| TASK GOAL |
Below is a listing. Set down exactly the lines from the one containing "min,Count_logic[4],reset,1" through the one containing "max in group", both ends included, and leave out the rest.

"""

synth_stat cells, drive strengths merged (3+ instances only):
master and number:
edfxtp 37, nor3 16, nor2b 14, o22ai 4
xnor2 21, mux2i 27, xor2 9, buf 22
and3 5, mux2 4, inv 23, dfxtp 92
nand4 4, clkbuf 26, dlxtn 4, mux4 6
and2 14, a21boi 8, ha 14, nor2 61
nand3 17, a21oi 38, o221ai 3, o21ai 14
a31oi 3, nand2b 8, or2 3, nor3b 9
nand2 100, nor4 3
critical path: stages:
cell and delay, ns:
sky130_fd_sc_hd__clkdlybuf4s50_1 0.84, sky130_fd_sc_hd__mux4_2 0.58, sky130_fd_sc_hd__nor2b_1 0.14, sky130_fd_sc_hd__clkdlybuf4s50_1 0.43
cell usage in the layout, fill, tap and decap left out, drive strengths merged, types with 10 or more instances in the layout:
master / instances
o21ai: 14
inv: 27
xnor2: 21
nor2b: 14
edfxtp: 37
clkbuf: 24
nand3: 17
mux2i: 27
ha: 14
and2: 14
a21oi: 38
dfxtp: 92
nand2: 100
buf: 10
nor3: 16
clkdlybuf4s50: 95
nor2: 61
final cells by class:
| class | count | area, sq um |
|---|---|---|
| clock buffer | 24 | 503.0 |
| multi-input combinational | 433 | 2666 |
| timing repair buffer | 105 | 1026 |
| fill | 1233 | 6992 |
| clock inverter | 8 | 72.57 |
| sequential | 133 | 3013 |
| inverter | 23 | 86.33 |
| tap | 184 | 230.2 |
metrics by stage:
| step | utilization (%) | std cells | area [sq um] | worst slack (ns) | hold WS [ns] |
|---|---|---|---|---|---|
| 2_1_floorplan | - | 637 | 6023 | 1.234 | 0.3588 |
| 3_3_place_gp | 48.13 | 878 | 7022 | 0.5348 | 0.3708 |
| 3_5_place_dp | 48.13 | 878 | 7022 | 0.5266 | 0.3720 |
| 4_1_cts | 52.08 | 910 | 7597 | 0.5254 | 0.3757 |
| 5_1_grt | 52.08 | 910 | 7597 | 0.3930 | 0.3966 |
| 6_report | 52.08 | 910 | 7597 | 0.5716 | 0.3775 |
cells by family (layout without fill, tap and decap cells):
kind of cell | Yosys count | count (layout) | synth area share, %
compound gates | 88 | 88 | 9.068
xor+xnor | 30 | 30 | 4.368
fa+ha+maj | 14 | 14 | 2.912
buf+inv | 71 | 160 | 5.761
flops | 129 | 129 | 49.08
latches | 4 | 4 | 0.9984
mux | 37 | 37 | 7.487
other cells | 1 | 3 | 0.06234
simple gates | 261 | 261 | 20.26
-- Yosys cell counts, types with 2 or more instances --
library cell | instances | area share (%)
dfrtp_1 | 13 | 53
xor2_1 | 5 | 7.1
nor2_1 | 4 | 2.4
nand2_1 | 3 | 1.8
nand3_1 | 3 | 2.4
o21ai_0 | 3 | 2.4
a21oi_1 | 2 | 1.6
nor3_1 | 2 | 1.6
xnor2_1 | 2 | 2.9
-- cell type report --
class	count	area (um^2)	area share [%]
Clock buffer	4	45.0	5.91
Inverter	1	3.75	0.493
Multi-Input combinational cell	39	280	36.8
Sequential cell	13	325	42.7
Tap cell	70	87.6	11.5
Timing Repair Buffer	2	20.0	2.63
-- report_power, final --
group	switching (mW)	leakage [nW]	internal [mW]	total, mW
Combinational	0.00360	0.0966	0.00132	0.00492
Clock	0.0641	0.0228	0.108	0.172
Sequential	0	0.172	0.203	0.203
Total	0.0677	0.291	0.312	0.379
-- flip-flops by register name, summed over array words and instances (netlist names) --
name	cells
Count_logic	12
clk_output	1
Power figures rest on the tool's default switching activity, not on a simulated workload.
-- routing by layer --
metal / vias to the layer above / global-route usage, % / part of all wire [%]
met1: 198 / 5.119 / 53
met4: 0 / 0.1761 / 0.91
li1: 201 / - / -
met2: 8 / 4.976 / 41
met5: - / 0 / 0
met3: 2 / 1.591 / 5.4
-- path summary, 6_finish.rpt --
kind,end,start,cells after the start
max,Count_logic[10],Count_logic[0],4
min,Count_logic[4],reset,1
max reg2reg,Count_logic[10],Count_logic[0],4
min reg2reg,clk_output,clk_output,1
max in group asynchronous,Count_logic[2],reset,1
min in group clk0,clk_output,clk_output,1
===== design/flow/config.mk =====
export PLATFORM = sky130hd
export DESIGN_NAME = Register_With_Sync_Reset
export DESIGN_NICKNAME = Register_With_Sync_Reset
export VERILOG_FILES = /design/flow/design.v
export SDC_FILE = /design/flow/constraint.sdc
export NUM_CORES = 4
export LEC_CHECK = 1
export CORE_UTILIZATION = 50

===== design/flow/constraint.sdc =====
current_design Register_With_Sync_Reset

set clk_period 1.0
set clk_io_pct 0.2

create_clock -name clk0 -period $clk_period [get_ports {clk}]

set non_clock_inputs [all_inputs -no_clocks]
set_input_delay [expr $clk_period * $clk_io_pct] -clock clk0 $non_clock_inputs
set_output_delay [expr $clk_period * $clk_io_pct] -clock clk0 [all_outputs]

===== design/flow/design.v =====
module Register_With_Sync_Reset
#(
	parameter Word_Lenght = 65
)
(
	input clk,
	input reset,
	input enable,
	input Sync_Reset,
	input [Word_Lenght - 1:0] Data_Input,
	output [Word_Lenght - 1:0] Data_Output
);
logic [Word_Lenght - 1:0] Data_reg;
always_ff@(posedge clk or negedge reset) begin: REGISTER
	if(reset == 1'b0)
		Data_reg <= {Word_Lenght{1'b0}};
	else
		if(Sync_Reset == 1'b1) 
				Data_reg <= {Word_Lenght{1'b0}};
		else
			if(enable == 1'b1)
				Data_reg <= Data_Input;
			else
				Data_reg <= Data_reg;
end: REGISTER
assign Data_Output = Data_reg;
endmodule

===== design/flow/run.sh =====
#!/bin/bash
# OpenROAD 26Q1-2900-gdf79404cd8, Yosys 0.63+post, stock flow scripts
make -C /OpenROAD-flow-scripts/flow DESIGN_CONFIG=/design/flow/config.mk WORK_HOME=/design/flow/orfs finish

==> run summary <==
impl run done, here's what came out: final-report max-slew violation count=0, die area=around 5600 sq um, Crit Path Max Fanout=2, top area cells in the synthesized netlist=dfrtp_1, mux2i_1, nor2_1, via/cell ratio=4.78, clock tree root driver cell=clkbuf_8, outcome=complete, but fails checks, maximum root-to-sink buffer count=2, Placed Cells incl. Taps=408, drt drc=0, post-synthesis register bit count=65, count of cells along the worst register-to-register path=4, cell count after synthesis=209, fraction of layout instances using a drive strength above 1=32.3%, area share, top type=between 60% and 70%, length of routed wiring on met1=approximately 3400 um, via count of the first global-routing pass=2192, start point of the worst min-delay path=Sync_Reset, diode count=0, critical path's top delay family=flip-flops, data required time at the worst endpoint=approximately 0.80 ns, GRT Residual Overflow=0, slew at the pin with the worst max-slew slack=0.364 ns, CTS H-tree depth=3, count of library flops with an enable pin=0, arrival time at the worst endpoint=0.87 ns, worst hold path stage count=3, Worst R2R End=Data_reg[51]$_DFFE_PN0P_, overall fraction of global-route tracks in use=28.3%, power density of the placed cells=between 1000 and 1500 nW/um^2, number of antenna violations at the first check in global routing=0, P_leak=2.33 nW, clock-pin slew on the worst setup and hold paths=~0.070 ns, Period Utilization, post-route=107%, Area Overhead vs Synth=60.1%, count of final setup violators=61, max-cap violation count=0, number of cell rows=26, hold violation count in the final report=0, type of destination of the critical path=primary output, dominant cell type by area after synthesis=dfrtp_1, Initial DRT Pass Iterations=4, synth unique cells=9, slowest cell on the critical path=dfrtp_1, element type at the critical path start=flip-flop, post-route ant nets=0, post-layout min period=1.07 ns, Tot Pwr=between 6 and 7 mW, worst path bufs/invs=1, Worst Hold Path EP=Data_reg[40]$_DFFE_PN0P_, minimum setup slack in the final design=-0.0744 ns, register-to-register setup slack=-0.02 ns, GPL Wtd Cong=approximately 0.80, type of the worst min-delay path=in -> reg, die boundary height=around 75 um, highest attainable clock frequency=0.931 GHz, count of tool warnings=28, average wire length per cell after detail routing=16.5 um, Max Used Layer=met4, metal2 WL=~3300 um, Die W=75.0 um, global-route wire length before repair=between 10000 and 15000 um, CP cell instances=buf_2, via total after detailed routing=about 2200, Num CTS Buffers=9, Synth Area per Inst=12.8 sq um, remaining max-slew budget at the tightest pin=75.7%, standard cell core area=5110 sq um, most common library cells after synthesis=dfrtp_1, mux2i_1, nor2_1, Largest stage delay, worst path=0.41 ns, classification of the worst setup path=reg -> out, launching point of the worst reg2reg path=Data_reg[51]$_DFFE_PN0P_, Yosys Instances=209, pin count of the biggest net entering global routing=36, placed wire-length estimate=4610 um, Starting Density=52.2%, clock network latency to the later pin of the worst-skew pair=0.32 ns, final wirelength=7550 um, setup skew after layout=0 ns, area of the mapped netlist=2670 sq um, number of sinks on the clock net=65, Layout Cells excl Fill=approximately 460, Chip Area, Yosys=~2700 sq um, IO Count=between 100 and 150, met3 WL post-DR=between 800 and 900 um, failing checks=negative setup slack, unrepaired setup endpoints after global routing=true, number of warnings printed during yosys synthesis=1, share of synthesized area occupied by flip-flops and latches=around three fifths, ys async rst share=about 100%, max FFs per register=65, number of buffer cells added on primary ports=~130, clock tree from TritonCTS=done, maximum vdd drop=1220 uV, Iteration-0 DRC Markers=133, Worst Setup Slack post-DPL=-0.0689 ns, primary flip-flop cell chosen by synthesis mapping=dfrtp_1
[report_power, final]
| part | leakage (nW) | total (mW) | switching (mW) | internal (mW) |
|---|---|---|---|---|
| Clock | 0.116 | 2.53 | 0.927 | 1.60 |
| Sequential | 0.863 | 2.85 | 0.0747 | 2.78 |
| Combinational | 1.36 | 1.00 | 0.376 | 0.628 |
| Total | 2.33 | 6.38 | 1.38 | 5.00 |
[placed cells by master, fill, tap and decap left out]
master           Yosys  routed
nor2_1              65      65
buf_2                1      67
bufinv_16            0       2
buf_12               5       8
mux2i_1             65      64
clkbuf_1             2       1
dfrtp_1             65      65
clkdlybuf4s50_1      0      65
mux2i_2              0       1
dlygate4sd3_1        0       2
buf_4                1      35
clkbuf_8             0      12
[cells by family after synthesis]
| group | Yosys count | share of synthesized area (%) |
|---|---|---|
| mux | 65 | 24.4 |
| flops | 65 | 61.0 |
| simple gates | 65 | 9.15 |
| buf+inv | 14 | 5.49 |
[metrics by stage]
step | TNS (ns) | utilization, % | instance area (sq um) | hold WS (ns)
5_1_grt | -3.52 | 83.6 | 4270 | 0.307
2_1_floorplan | 0 | - | 2670 | -0.0956
3_3_place_gp | -0.104 | 80.3 | 4100 | 0.0922
4_1_cts | -2.12 | 81.2 | 4150 | 0.292
6_report | -0.972 | 83.6 | 4270 | 0.312
3_5_place_dp | -0.347 | 80.3 | 4100 | 0.0942
[worst max-delay path by stage]
stage                               startpoint               to  slack [ns]  depth (start not counted)
final                 Data_reg[45]$_DFFE_PN0P_  Data_Output[45]       -0.07                          1
after CTS             Data_reg[45]$_DFFE_PN0P_  Data_Output[45]       -0.08                          1
after global routing  Data_reg[45]$_DFFE_PN0P_  Data_Output[45]       -0.10                          1
[what timing repair did]
| item | 4_1_cts | 5_1_grt |
|---|---|---|
| hold buffers | 2 | 0 |
| gates resized | 197 | 1 |
| setup buffers | 16 | 16 |
| pin swaps | 0 | 0 |
| hold endpoints to repair | 8 | 0 |
| setup endpoints to repair | 65 | 66 |
[area by class of cell]
cell class,instances,area (sq um)
Sequential cell,65,1630
Timing Repair Buffer,177,1430
Multi-Input combinational cell,130,898
Fill cell,288,837
Clock buffer,13,169
Tap cell,70,87.6
Clock inverter,2,60.1
[layer usage]
layer | global-route usage (%) | vias up
li1 | - | 1045
met1 | 46.1 | 1043
met2 | 39.3 | 89
met3 | 10.7 | 9
met4 | 4.40 | 0
met5 | 0 | -
No activity file was given, so power comes from the tool's default toggle rates.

"""

| ANSWER TO THIS EXERCISE |
min,Count_logic[4],reset,1
max reg2reg,Count_logic[10],Count_logic[0],4
min reg2reg,clk_output,clk_output,1
max in group asynchronous,Count_logic[2],reset,1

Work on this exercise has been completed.